Armstrong was tracked by the international teams of Wales, Nigeria and the Republic of Ireland but rejected all three. He earned one cap for England B in 1994 and was called up to the senior side in March 1999 but did not play.

==Club career==

===Early career===
Armstrong was born in Newcastle upon Tyne to an Irish father and Nigerian mother, and moved to London at age three. He was raised by foster parents in Wales, where he began playing as an amateur goalkeeper in local leagues, before leaving school and giving up on football aged 16. A friend reintroduced him to the game by bringing him to Llay Welfare in the Welsh National League, while he packed burgers during the day for £30 a week. He gained the attention of local professional club Wrexham.

At Wrexham, Armstrong made his professional debut as a teenager during the 1989–90 Football League season in the old Fourth Division, and managed to score three times through the course of the season. In his two-year spell at the club, he went on to play 60 games, scoring 13 times. He took part in the 1990–91 European Cup Winners' Cup, where he scored the only goal of the first round tie against Denmark's Lyngby before elimination by eventual champions Manchester United in the second round.

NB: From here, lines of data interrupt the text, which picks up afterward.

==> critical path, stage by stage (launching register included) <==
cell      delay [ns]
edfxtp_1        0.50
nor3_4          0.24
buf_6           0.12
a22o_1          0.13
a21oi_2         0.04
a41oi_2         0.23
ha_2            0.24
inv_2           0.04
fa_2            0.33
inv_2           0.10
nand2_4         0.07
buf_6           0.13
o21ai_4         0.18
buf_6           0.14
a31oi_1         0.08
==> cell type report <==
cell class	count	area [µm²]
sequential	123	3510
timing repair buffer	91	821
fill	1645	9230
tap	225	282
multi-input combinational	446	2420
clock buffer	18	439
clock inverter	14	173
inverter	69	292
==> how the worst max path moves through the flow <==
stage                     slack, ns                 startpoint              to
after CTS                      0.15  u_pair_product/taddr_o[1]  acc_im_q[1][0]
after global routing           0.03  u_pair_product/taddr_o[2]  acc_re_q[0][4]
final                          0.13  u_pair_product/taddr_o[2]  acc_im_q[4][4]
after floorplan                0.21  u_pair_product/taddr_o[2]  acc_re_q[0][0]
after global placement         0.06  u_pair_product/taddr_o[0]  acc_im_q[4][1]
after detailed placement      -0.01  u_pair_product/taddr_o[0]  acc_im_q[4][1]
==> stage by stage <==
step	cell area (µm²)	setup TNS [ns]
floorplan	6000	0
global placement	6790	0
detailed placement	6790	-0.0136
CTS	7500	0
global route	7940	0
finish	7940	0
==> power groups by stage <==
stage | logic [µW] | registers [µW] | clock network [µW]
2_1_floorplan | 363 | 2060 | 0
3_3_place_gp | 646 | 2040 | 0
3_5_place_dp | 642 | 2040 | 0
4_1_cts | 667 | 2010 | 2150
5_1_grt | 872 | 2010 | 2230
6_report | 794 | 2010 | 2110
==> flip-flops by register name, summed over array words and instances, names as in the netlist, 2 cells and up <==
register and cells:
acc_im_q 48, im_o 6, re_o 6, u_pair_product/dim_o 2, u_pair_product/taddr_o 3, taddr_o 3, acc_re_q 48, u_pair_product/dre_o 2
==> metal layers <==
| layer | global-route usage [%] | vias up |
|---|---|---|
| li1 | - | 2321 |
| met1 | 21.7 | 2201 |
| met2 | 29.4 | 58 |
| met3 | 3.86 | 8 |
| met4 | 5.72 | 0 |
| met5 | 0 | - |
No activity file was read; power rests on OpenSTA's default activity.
$ cat config.mk
export PLATFORM = sky130hd
export DESIGN_NAME = corner_reader
export DESIGN_NICKNAME = d
export VERILOG_FILES = /design/src/rtl/corner_reader.sv
export SDC_FILE = /design/constraint.sdc
export NUM_CORES = 1
export LEC_CHECK = 0
export ABC_AREA = 1
export CORE_AREA = 4 4 185 187
export DETAILED_ROUTE_END_ITERATION = 8
export DIE_AREA = 0 0 189 191
export GPL_ROUTABILITY_DRIVEN = 0
export GPL_TIMING_DRIVEN = 0
export PLACE_DENSITY_LB_ADDON = 0.1
export SLEW_MARGIN = 15
export SYNTH_ARGS = -nofsm -noshare
export SYNTH_HDL_FRONTEND = slang
export SYNTH_SLANG_ARGS = --single-unit
$ cat constraint.sdc
create_clock -name clk -period 6.6 [get_ports clk]
set_input_delay 1.32 -clock clk [delete_from_list [all_inputs] [get_ports clk]]
set_output_delay 1.32 -clock clk [all_outputs]
set_load 0.02 [all_outputs]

He moved to Bruce Rioch's Millwall for £50,000 in August 1991.

===Crystal Palace===
After one season with Millwall, Armstrong joined Steve Coppell's Crystal Palace for £1 million in 1992, ahead of the inaugural season of the Premier League. He found a home at Selhurst Park, where he was the club's top-scorer with 15 league goals in his first campaign.

In January 1995, Kevin Keegan's Newcastle United bid £4.7 million to sign Armstrong, but Palace rejected the offer.

In March 1995, Armstrong tested positive for cannabis, becoming the first Premier League player to fail a drug test, and was banned for four matches. The Independent sports writer Glenn Moore criticised The FA for punishing Armstrong despite not taking action against Dennis Wise and Vinnie Jones for recent violent offences, adding that cannabis was extremely unlikely to have aided his performance. Armstrong finished the season on 18 goals, not enough to save the Eagles from relegation.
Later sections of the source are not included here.